Watching their grins, directed at one another and him, Ratchet felt one small weight lift off his shoulder servos.
They could keep the humans alive. At least for now.
The others poured out of Optimus and Ironhide, climbing out of Bumblebee and Jolt and jumping down from Jetstorm, allowing the Autobots to stretch themselves out as they returned to their root modes.
"So, like, where are we?" Glen Whitmann asked, still holding onto his laptop and turning in a circle to look all around the giant (to him) room.
"Lab of a friend of Ratchet's," Ironhide replied. "His name was Wheeljack."
"It still may be," Ratchet retorted. Ironhide shrugged.
Sam stepped closer to one of the stacks of chemical tanks that lined the walls. His head tilted to one side, reading the Cybertronian labeling as Ratchet watched.

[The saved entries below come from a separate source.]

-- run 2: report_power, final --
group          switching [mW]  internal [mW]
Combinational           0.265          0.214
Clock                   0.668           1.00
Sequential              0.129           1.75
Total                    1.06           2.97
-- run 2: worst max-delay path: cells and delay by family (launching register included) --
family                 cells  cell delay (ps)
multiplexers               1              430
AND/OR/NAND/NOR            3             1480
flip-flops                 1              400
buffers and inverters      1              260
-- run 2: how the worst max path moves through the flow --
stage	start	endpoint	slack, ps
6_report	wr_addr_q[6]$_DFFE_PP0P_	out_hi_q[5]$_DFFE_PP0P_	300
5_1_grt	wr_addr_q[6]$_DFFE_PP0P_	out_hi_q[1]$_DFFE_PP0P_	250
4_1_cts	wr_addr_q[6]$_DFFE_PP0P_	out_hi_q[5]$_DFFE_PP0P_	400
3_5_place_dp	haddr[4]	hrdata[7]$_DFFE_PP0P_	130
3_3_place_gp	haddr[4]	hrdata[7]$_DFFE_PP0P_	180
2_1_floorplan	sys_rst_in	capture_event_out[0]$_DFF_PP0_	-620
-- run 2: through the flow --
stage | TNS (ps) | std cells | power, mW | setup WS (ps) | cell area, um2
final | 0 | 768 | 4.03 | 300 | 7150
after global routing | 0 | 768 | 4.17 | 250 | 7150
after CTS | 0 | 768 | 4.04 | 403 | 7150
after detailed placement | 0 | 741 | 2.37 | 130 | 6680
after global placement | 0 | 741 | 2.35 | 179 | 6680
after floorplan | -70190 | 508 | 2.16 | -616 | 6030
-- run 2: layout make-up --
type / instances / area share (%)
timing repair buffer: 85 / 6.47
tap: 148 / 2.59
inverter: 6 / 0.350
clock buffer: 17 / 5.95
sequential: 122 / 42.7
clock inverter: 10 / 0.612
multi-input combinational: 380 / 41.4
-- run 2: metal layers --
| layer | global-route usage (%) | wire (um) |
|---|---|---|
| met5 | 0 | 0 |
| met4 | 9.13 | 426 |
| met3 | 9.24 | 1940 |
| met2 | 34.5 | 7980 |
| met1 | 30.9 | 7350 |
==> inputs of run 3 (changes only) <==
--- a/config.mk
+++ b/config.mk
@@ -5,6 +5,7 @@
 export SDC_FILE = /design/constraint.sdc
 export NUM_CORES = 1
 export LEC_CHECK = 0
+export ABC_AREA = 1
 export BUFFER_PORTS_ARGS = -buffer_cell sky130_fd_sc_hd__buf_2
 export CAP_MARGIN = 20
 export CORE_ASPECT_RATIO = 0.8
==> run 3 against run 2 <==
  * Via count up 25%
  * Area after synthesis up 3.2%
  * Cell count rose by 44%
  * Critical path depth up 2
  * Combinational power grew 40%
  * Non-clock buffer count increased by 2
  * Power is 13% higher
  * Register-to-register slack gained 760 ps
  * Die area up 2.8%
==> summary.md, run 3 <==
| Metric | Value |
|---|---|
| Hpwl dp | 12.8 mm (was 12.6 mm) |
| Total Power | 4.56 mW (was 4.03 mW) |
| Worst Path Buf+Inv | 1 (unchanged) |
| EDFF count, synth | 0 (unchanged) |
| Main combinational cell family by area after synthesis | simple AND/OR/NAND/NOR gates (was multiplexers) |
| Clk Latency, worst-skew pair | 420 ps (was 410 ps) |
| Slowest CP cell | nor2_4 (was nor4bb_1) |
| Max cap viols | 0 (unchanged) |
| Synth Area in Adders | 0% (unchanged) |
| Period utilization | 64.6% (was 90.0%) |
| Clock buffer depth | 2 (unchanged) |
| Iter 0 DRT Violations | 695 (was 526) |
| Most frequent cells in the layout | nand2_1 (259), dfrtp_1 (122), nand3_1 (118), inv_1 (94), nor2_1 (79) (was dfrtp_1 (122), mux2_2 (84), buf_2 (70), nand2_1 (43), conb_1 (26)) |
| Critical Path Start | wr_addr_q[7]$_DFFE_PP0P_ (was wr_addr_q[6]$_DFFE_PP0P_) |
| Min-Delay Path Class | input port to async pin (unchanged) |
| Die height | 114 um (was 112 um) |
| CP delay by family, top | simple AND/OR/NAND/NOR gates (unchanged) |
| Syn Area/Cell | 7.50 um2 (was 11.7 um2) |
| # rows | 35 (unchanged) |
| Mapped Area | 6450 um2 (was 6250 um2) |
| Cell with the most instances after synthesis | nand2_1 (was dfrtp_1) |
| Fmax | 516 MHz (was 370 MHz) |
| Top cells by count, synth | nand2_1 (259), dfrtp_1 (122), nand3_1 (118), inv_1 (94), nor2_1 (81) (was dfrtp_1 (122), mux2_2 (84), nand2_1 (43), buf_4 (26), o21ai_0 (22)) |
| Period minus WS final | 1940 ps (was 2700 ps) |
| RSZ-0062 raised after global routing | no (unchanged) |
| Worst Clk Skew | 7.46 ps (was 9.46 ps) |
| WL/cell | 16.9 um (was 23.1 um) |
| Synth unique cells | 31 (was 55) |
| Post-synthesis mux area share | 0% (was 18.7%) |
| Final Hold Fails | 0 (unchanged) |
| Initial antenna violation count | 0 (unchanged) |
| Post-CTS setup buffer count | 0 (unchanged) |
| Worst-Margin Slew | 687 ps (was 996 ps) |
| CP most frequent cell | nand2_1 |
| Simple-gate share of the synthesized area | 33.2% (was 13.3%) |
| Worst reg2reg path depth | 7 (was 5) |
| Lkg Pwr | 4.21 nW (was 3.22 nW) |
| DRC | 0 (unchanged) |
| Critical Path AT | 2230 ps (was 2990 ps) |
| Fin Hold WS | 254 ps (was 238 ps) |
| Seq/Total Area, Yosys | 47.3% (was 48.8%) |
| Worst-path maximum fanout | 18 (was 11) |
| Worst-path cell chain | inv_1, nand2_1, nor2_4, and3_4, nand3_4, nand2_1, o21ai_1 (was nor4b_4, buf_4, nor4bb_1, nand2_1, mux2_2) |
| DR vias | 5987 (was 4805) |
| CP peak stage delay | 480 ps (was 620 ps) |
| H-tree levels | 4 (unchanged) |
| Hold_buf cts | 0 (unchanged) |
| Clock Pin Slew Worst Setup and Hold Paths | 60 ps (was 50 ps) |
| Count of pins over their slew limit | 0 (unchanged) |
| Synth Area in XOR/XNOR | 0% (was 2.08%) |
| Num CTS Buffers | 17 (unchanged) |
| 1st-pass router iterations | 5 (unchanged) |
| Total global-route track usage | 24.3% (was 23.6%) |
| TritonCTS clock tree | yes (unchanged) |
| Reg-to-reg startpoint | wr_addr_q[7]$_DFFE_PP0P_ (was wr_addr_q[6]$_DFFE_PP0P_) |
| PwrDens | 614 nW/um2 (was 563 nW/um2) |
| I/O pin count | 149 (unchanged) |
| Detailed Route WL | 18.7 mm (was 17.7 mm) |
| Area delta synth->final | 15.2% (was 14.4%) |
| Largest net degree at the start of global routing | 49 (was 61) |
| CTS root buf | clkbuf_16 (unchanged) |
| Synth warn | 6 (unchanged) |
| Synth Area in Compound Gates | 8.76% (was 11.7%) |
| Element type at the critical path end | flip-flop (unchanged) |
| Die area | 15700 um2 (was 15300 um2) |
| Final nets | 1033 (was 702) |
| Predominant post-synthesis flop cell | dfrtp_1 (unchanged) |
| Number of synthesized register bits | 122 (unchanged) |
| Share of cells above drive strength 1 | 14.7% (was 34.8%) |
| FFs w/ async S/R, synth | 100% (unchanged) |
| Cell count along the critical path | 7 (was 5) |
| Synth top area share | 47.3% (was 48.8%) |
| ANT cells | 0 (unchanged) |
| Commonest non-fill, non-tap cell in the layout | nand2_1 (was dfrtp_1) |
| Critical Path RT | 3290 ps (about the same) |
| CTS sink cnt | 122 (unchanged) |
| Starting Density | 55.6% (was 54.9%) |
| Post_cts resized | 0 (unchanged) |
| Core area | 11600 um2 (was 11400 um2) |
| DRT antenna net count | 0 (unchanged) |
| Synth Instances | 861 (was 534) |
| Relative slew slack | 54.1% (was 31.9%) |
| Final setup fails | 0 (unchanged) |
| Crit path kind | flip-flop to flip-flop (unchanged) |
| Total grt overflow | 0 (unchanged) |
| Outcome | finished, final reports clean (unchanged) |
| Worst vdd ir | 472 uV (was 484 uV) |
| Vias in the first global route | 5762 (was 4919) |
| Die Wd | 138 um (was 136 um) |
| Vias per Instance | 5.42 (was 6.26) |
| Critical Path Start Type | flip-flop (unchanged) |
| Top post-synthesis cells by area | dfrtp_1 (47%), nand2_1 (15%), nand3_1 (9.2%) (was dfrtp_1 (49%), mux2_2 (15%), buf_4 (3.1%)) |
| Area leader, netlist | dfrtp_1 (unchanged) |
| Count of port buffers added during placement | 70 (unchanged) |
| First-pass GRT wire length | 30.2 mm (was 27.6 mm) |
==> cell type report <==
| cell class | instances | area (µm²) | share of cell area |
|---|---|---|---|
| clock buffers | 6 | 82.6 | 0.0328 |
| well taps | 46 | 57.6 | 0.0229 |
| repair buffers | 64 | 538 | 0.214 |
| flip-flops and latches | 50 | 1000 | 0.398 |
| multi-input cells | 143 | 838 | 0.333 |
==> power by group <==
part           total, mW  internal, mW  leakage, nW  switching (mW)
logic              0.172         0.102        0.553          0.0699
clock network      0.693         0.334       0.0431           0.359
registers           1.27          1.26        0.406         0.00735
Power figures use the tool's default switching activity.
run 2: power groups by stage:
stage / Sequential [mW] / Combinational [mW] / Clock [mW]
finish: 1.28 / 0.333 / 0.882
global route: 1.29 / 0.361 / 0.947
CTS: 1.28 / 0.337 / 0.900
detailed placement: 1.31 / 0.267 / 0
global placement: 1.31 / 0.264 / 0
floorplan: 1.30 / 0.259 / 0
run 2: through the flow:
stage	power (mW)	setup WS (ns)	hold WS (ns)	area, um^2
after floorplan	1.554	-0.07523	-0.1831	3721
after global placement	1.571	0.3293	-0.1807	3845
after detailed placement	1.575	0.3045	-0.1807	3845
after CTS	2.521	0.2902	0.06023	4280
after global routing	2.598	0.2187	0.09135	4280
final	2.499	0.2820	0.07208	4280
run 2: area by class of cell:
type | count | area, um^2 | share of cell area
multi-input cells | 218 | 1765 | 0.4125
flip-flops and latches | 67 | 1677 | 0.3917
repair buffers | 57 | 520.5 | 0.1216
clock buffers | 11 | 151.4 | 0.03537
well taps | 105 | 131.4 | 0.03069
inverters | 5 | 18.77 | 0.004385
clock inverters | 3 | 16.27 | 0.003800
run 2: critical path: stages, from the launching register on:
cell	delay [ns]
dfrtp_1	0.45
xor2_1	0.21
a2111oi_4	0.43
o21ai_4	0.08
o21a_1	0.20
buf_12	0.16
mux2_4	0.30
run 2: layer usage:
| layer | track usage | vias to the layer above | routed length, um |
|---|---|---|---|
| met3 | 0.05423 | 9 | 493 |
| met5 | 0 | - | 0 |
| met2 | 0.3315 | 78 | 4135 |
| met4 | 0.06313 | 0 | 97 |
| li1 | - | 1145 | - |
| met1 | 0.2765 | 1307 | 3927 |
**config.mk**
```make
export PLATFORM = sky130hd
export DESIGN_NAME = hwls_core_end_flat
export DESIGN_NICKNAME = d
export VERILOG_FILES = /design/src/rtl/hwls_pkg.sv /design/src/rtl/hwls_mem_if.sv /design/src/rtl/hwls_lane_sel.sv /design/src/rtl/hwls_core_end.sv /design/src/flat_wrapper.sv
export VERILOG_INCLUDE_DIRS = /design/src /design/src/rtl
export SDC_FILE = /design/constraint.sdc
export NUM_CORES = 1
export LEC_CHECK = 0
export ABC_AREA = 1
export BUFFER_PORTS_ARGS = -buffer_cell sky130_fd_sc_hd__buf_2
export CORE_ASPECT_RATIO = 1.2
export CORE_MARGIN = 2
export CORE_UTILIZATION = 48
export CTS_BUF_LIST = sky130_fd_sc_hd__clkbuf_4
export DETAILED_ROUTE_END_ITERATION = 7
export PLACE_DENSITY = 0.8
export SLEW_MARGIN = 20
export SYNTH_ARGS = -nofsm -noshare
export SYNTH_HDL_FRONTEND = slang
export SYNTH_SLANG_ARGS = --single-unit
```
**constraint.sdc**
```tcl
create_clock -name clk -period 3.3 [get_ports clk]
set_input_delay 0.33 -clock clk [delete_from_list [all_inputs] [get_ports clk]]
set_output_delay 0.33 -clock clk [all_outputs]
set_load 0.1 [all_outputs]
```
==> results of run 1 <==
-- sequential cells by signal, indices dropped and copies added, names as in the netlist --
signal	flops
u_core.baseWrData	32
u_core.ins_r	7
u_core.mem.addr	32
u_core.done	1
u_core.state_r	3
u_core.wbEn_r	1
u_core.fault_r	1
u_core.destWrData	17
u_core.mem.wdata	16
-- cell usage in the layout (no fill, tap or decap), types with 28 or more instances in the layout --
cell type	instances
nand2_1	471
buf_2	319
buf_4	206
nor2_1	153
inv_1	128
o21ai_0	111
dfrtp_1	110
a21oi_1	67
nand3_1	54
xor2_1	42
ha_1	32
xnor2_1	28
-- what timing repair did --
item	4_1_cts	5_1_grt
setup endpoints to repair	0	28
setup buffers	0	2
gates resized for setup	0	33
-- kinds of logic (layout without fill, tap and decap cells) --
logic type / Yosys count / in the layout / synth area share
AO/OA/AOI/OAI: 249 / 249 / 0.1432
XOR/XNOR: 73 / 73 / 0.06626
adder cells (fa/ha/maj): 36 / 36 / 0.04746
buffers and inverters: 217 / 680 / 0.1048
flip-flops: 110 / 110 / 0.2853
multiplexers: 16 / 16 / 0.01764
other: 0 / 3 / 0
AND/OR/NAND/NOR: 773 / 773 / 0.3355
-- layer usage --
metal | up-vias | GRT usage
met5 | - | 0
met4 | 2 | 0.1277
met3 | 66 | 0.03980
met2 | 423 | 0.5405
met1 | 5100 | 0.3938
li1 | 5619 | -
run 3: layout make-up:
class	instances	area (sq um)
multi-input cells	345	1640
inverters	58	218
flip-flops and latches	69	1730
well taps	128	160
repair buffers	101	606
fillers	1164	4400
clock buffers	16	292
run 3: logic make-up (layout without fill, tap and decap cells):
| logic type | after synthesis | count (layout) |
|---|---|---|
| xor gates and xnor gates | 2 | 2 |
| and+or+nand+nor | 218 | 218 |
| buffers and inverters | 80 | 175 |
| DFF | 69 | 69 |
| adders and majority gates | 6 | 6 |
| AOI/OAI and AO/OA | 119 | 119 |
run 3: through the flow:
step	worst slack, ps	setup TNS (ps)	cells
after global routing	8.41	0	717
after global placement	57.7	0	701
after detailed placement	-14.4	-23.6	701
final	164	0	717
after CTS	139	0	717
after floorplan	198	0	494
[src/hw/pio_in_sync.sv]
// Three-stage synchroniser with agreement filter for one field input
`timescale 1ns/10ps
module pio_in_sync
    import pio_pkg::*;
(
    input  wire logic clk_i,     // System clock
    input  wire logic rst_i,     // Synchronous reset
    input  wire logic pin_i,     // Raw field input
    output logic      level_o    // Filtered level
);

    logic [PIO_SYNC_STAGES-1:0] stage;

    // Shift chain; first stage feeds only the second
    always_ff @(posedge clk_i) begin
        if (rst_i) begin
            stage <= '0;
        end else begin
            stage <= {stage[PIO_SYNC_STAGES-2:0], pin_i};
        end
    end

    // Accept a change once the last two stages agree
    always_ff @(posedge clk_i) begin
        if (rst_i) begin
            level_o <= 1'b0;
        end else if (stage[1] == stage[2]) begin
            level_o <= stage[2];
        end
    end

endmodule
### src/core/ocr_pkg.sv
package ocr_pkg;
  // bus geometry
  localparam int AXI_AW = 16;
  localparam int AXI_DW = 32;
  // printed offsets are not byte addresses (0x000C is a multiple of four, 0x1EFE is not)
  // so each offset is an index and the byte address is four times it
  localparam logic [15:0] IDX_MISC = 16'h000C;
  localparam logic [15:0] IDX_OPTS = 16'h1EFE;
  localparam logic [15:0] IDX_CTRL = 16'h0100;  // bootloader mode control: bit 0 reads boot mode, writing it zero leaves boot mode
  localparam logic [17:0] ADDR_MISC = {IDX_MISC, 2'b00};
  localparam logic [17:0] ADDR_OPTS = {IDX_OPTS, 2'b00};
  localparam logic [17:0] ADDR_CTRL = {IDX_CTRL, 2'b00};
  // options register fields
  localparam int OPT_FACTORY = 7;
  localparam int OPT_PROTECT = 6;
  localparam int OPT_HOLDSEL = 4;
  localparam int OPT_WDRST = 3;
  localparam int OPT_WDWAIT = 2;
  localparam logic [7:0] OPT_WMASK = 8'h7F;
  localparam logic [7:0] OPT_ERASED = 8'h00;
  // misc register fields
  localparam int MISC_POR = 7;
  localparam int MISC_WATCHDOG_ACTIVE_BIT = 0;
  // reset hold counts
  localparam int HOLD_SHORT_CYC = 16;
  localparam int HOLD_LONG_CYC = 4064;
  // response codes
  localparam logic [1:0] RESP_OKAY = 2'h0;
  localparam logic [1:0] RESP_SLVERR = 2'h2;
  localparam logic [1:0] RESP_DECERR = 2'h3;

  typedef struct packed {
    logic protect;
    logic hold_short;
    logic wd_after_reset;
    logic wd_in_wait;
  } ocr_opts_t;
endpackage : ocr_pkg

### src/core/ocr_nv_cell.sv
`timescale 1ns/10ps
// nonvolatile byte model: no reset input at all, so no reset can alter it
module ocr_nv_cell (
  input wire logic i_clk_sys,
  input wire logic i_wr,
  input wire logic [7:0] i_wdata,
  output logic [7:0] o_rdata
);
  import ocr_pkg::*;
  logic [7:0] cell_r = OPT_ERASED;  // power-up content of an erased cell

  // no reset branch on purpose
  always_ff @(posedge i_clk_sys) begin
    if (i_wr) begin
      cell_r <= i_wdata & OPT_WMASK;
    end
  end
  assign o_rdata = cell_r & OPT_WMASK;  // factory bit always reads zero
endmodule : ocr_nv_cell

### src/core/ocr_hold_timer.sv
`timescale 1ns/10ps
// holds the reset pin low after power-on for 16 or 4064 cycles
module ocr_hold_timer #(
  parameter int HOLD_LONG = ocr_pkg::HOLD_LONG_CYC
) (
  input wire logic i_clk_sys,
  input wire logic i_rstn,
  input wire logic i_por,
  input wire logic i_short,
  output logic o_hold
);
  import ocr_pkg::*;
  // refuse lengths the 16-bit counter cannot hold, checked at elaboration
  if (HOLD_LONG < HOLD_SHORT_CYC || HOLD_LONG > 65535) begin : g_bad_hold
    $error("hold length out of range");
  end
  logic [15:0] cnt_r;
  logic armed_r;
  logic [15:0] len_w;
  assign len_w = i_short ? 16'(HOLD_SHORT_CYC) : 16'(HOLD_LONG);

  // counter loads on the first clock after power-on release
  always_ff @(posedge i_clk_sys or negedge i_rstn) begin
    if (!i_rstn) begin
      cnt_r <= 16'h0000;
      armed_r <= 1'b0;
    end else if (i_por && !armed_r) begin
      cnt_r <= len_w - 16'h0001;
      armed_r <= 1'b1;
    end else if (cnt_r != 16'h0000) begin
      cnt_r <= cnt_r - 16'h0001;
    end
  end
  assign o_hold = (i_por && !armed_r) || (cnt_r != 16'h0000);
endmodule : ocr_hold_timer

Then the boy looked at the next.
And the next.
He backed up so rapidly that he fell over his own feet, eyes wide. "Ratchet," he said, his voice just a shade off of outright panic, "what the hell did this Wheeljack guy do?!" Half of the humans in the room were staring at Sam.
Ratchet snorted. "Before the war? He was a pyrotechnician."
"So he did fireworks," Master Sergeant Epps said. "Big deal."
"Yeah, fireworks," Agent Simmons agreed, as calm as Sam was not. "Big fireworks. On a planet whose atmosphere is made up of...?" He raised a brow at Ratchet.
"Ninety-eight percent noble gases," Ratchet replied, knowing well where the agent was leading.
"Imagine that," Simmons said. He glared at the men around him. "Do the math."
"Right," said Major Lennox a moment later, his voice just a shade shaken. "Nobody touch anything."